It looks like Mom was right when she said, “eat your fruits and vegetables”. Fruits and vegetables contain a wealth of vitamins, minerals, fiber and phytochemicals (components in food which offer protection against disease such as cancer). The fat-free, low calorie nature of fruits and vegetables makes them ideal for anyone seeking to lose or maintain weight.  One cup of raw vegetable contains about 25 calories. There are about 60 calories in ½ cup or 1 small piece of fruit. The current recommendation on fruit and vegetable intake is to consume 5 or more servings per day. Remember these tips when including fruits and vegetables in your diet.

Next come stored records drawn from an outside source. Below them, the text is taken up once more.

`src/rtl/fir_avg_pkg.sv`:
```
// fir_avg_pkg
//   Shared constants and types for the multi-channel moving-average filter.
//   W_DEF / LOG2N_DEF / CH_DEF : default sample width, window log2, channel count
//   acc_width()                : accumulator width needed for a 2^log2n window
//   acc_def_t                  : signed accumulator type for the default parameters
package fir_avg_pkg;

  localparam int W_DEF     = 24;
  localparam int LOG2N_DEF = 4;
  localparam int CH_DEF    = 2;

  // Sum of 2^log2n signed w-bit samples fits in w+log2n signed bits.
  function automatic int acc_width(input int w, input int log2n);
    return w + log2n;
  endfunction

  localparam int ACC_W_DEF = acc_width(W_DEF, LOG2N_DEF);

  typedef logic signed [ACC_W_DEF-1:0] acc_def_t;

endpackage

```
`src/rtl/fir_avg_delay_line.sv`:
```
// fir_avg_delay_line
//   N-entry ring buffer of packed multi-channel samples, shared by all channels.
//   clk    : system clock, rising edge
//   reset  : asynchronous active-high reset (buffer and pointer to zero)
//   clr    : synchronous clear of buffer and pointer (takes priority over we)
//   we     : write din at the current pointer and advance the pointer
//   din    : CH*W packed samples to store
//   oldest : CH*W packed entry at the write pointer, i.e. the sample leaving
//            the window on the next write (combinational)
module fir_avg_delay_line
  import fir_avg_pkg::*;
#(
  parameter int W     = W_DEF,
  parameter int LOG2N = LOG2N_DEF,
  parameter int CH    = CH_DEF
) (
  input  logic            clk,
  input  logic            reset,
  input  logic            clr,
  input  logic            we,
  input  logic [CH*W-1:0] din,
  output logic [CH*W-1:0] oldest
);

  localparam int N = 1 << LOG2N;

  logic [CH*W-1:0]  mem_q [N];
  logic [CH*W-1:0]  mem_d [N];
  logic [LOG2N-1:0] ptr_q;
  logic [LOG2N-1:0] ptr_d;

  always_comb begin
    mem_d = mem_q;
    ptr_d = ptr_q;
    if (clr) begin
      for (int i = 0; i < N; i++) mem_d[i] = '0;
      ptr_d = '0;
    end else if (we) begin
      mem_d[ptr_q] = din;
      // N is a power of two, so the natural wrap of the pointer is modulo N.
      ptr_d        = ptr_q + LOG2N'(1);
    end
  end

  always_ff @(posedge clk or posedge reset) begin
    if (reset) begin
      for (int i = 0; i < N; i++) mem_q[i] <= '0;
      ptr_q <= '0;
    end else begin
      mem_q <= mem_d;
      ptr_q <= ptr_d;
    end
  end

  assign oldest = mem_q[ptr_q];

endmodule

```
`src/rtl/fir_avg_multi.sv`:
```
// fir_avg_multi
//   Multi-channel boxcar (moving-average) filter over the last 2^LOG2N
//   accepted samples, all channels advancing in lockstep.
//   clk      : system clock, rising edge
//   reset    : asynchronous active-high reset
//   isValid  : sample strobe, dataIn accepted on a rising edge while high
//   flush    : synchronous clear of window, accumulators and fill count;
//              wins over a simultaneous isValid (that sample is dropped)
//   bypass   : 1 = output the accepted sample unfiltered, 0 = window average
//   dataIn   : CH*W packed signed samples, channel c at [c*W +: W]
//   dataOut  : CH*W packed registered outputs, same packing
//   outValid : one-cycle pulse following each accepted sample
//   filled   : high once N samples have been accepted since reset/flush
module fir_avg_multi
  import fir_avg_pkg::*;
#(
  parameter int W     = W_DEF,
  parameter int LOG2N = LOG2N_DEF,
  parameter int CH    = CH_DEF
) (
  input  logic            clk,
  input  logic            reset,
  input  logic            isValid,
  input  logic            flush,
  input  logic            bypass,
  input  logic [CH*W-1:0] dataIn,
  output logic [CH*W-1:0] dataOut,
  output logic            outValid,
  output logic            filled
);

  localparam int N  = 1 << LOG2N;
  localparam int AW = acc_width(W, LOG2N);

  // Arithmetic shift floors toward minus infinity; the average of W-bit
  // samples always fits back into W bits, so truncation is lossless.
  function automatic logic signed [W-1:0] avg_of(input logic signed [AW-1:0] sum);
    logic signed [AW-1:0] q;
    q = sum >>> LOG2N;
    return q[W-1:0];
  endfunction

  logic            accept;
  logic [CH*W-1:0] oldest;

  logic [LOG2N:0]  fill_q;
  logic [LOG2N:0]  fill_d;
  logic            filled_p1_q;
  logic            filled_p1_d;
  logic            vld_p1_q;
  logic            vld_p1_d;

  assign accept = isValid & ~flush;

  // Stage p0: window storage and the sample about to leave it
  fir_avg_delay_line #(
    .W     (W),
    .LOG2N (LOG2N),
    .CH    (CH)
  ) u_delay_line (
    .clk    (clk),
    .reset  (reset),
    .clr    (flush),
    .we     (accept),
    .din    (dataIn),
    .oldest (oldest)
  );

  always_comb begin
    fill_d   = fill_q;
    vld_p1_d = accept;
    if (flush) begin
      fill_d = '0;
    end else if (accept && (fill_q != (LOG2N+1)'(N))) begin
      fill_d = fill_q + (LOG2N+1)'(1);
    end
    filled_p1_d = (fill_d == (LOG2N+1)'(N));
  end

  // Stage p1: registered control outputs
  always_ff @(posedge clk or posedge reset) begin
    if (reset) begin
      fill_q      <= '0;
      filled_p1_q <= 1'b0;
      vld_p1_q    <= 1'b0;
    end else begin
      fill_q      <= fill_d;
      filled_p1_q <= filled_p1_d;
      vld_p1_q    <= vld_p1_d;
    end
  end

  assign outValid = vld_p1_q;
  assign filled   = filled_p1_q;

  for (genvar c = 0; c < CH; c++) begin : g_ch
    logic signed [W-1:0]  smp_p0;
    logic signed [W-1:0]  old_p0;
    logic signed [AW-1:0] acc_nxt_p0;
    logic signed [AW-1:0] acc_q;
    logic signed [AW-1:0] acc_d;
    logic signed [W-1:0]  dout_p1_q;
    logic signed [W-1:0]  dout_p1_d;

    assign smp_p0 = dataIn[c*W +: W];
    assign old_p0 = oldest[c*W +: W];

    // Stage p0: running sum with the incoming sample in and the oldest out
    always_comb begin
      acc_nxt_p0 = acc_q + AW'(smp_p0) - AW'(old_p0);
      acc_d      = acc_q;
      dout_p1_d  = dout_p1_q;
      if (flush) begin
        acc_d     = '0;
        dout_p1_d = '0;
      end else if (accept) begin
        acc_d     = acc_nxt_p0;
        dout_p1_d = bypass ? smp_p0 : avg_of(acc_nxt_p0);
      end
    end

    // Stage p1: registered accumulator and channel output
    always_ff @(posedge clk or posedge reset) begin
      if (reset) begin
        acc_q     <= '0;
        dout_p1_q <= '0;
      end else begin
        acc_q     <= acc_d;
        dout_p1_q <= dout_p1_d;
      end
    end

    assign dataOut[c*W +: W] = dout_p1_q;
  end

endmodule

```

  • Fruits and vegetables rich in color are usually the most nutrient dense.
  • Seasonal fruits and vegetables are the way to go. They provide the most flavor, nutritional value and are the most affordable.

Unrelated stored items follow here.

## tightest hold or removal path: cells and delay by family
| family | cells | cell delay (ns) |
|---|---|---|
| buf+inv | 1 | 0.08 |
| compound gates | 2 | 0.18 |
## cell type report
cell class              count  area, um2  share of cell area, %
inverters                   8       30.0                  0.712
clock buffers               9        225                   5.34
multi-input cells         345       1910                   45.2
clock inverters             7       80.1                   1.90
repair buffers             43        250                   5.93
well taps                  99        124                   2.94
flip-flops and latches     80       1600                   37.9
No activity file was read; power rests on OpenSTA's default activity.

  • Eat veggies raw, lightly steamed, in nutritious soups, or stir fried to maintain the most nutrients. In other words, don’t cook them to death, like we Southerners tend to do!

All fruits and vegetables are good for you.  Some, however, are over the top when it comes to vitamins, minerals, fiber, beta-carotene and phytochemicals. Some of the top contenders include watermelon, orange, grapefruit, apricots, papaya, broccoli, spinach (or any type of dark greens), sweet potatoes, carrots, and red and green peppers. Remember that this list is not all inclusive. Each fruit or vegetable has something unique to offer, which makes variety a key aspect of any healthy diet.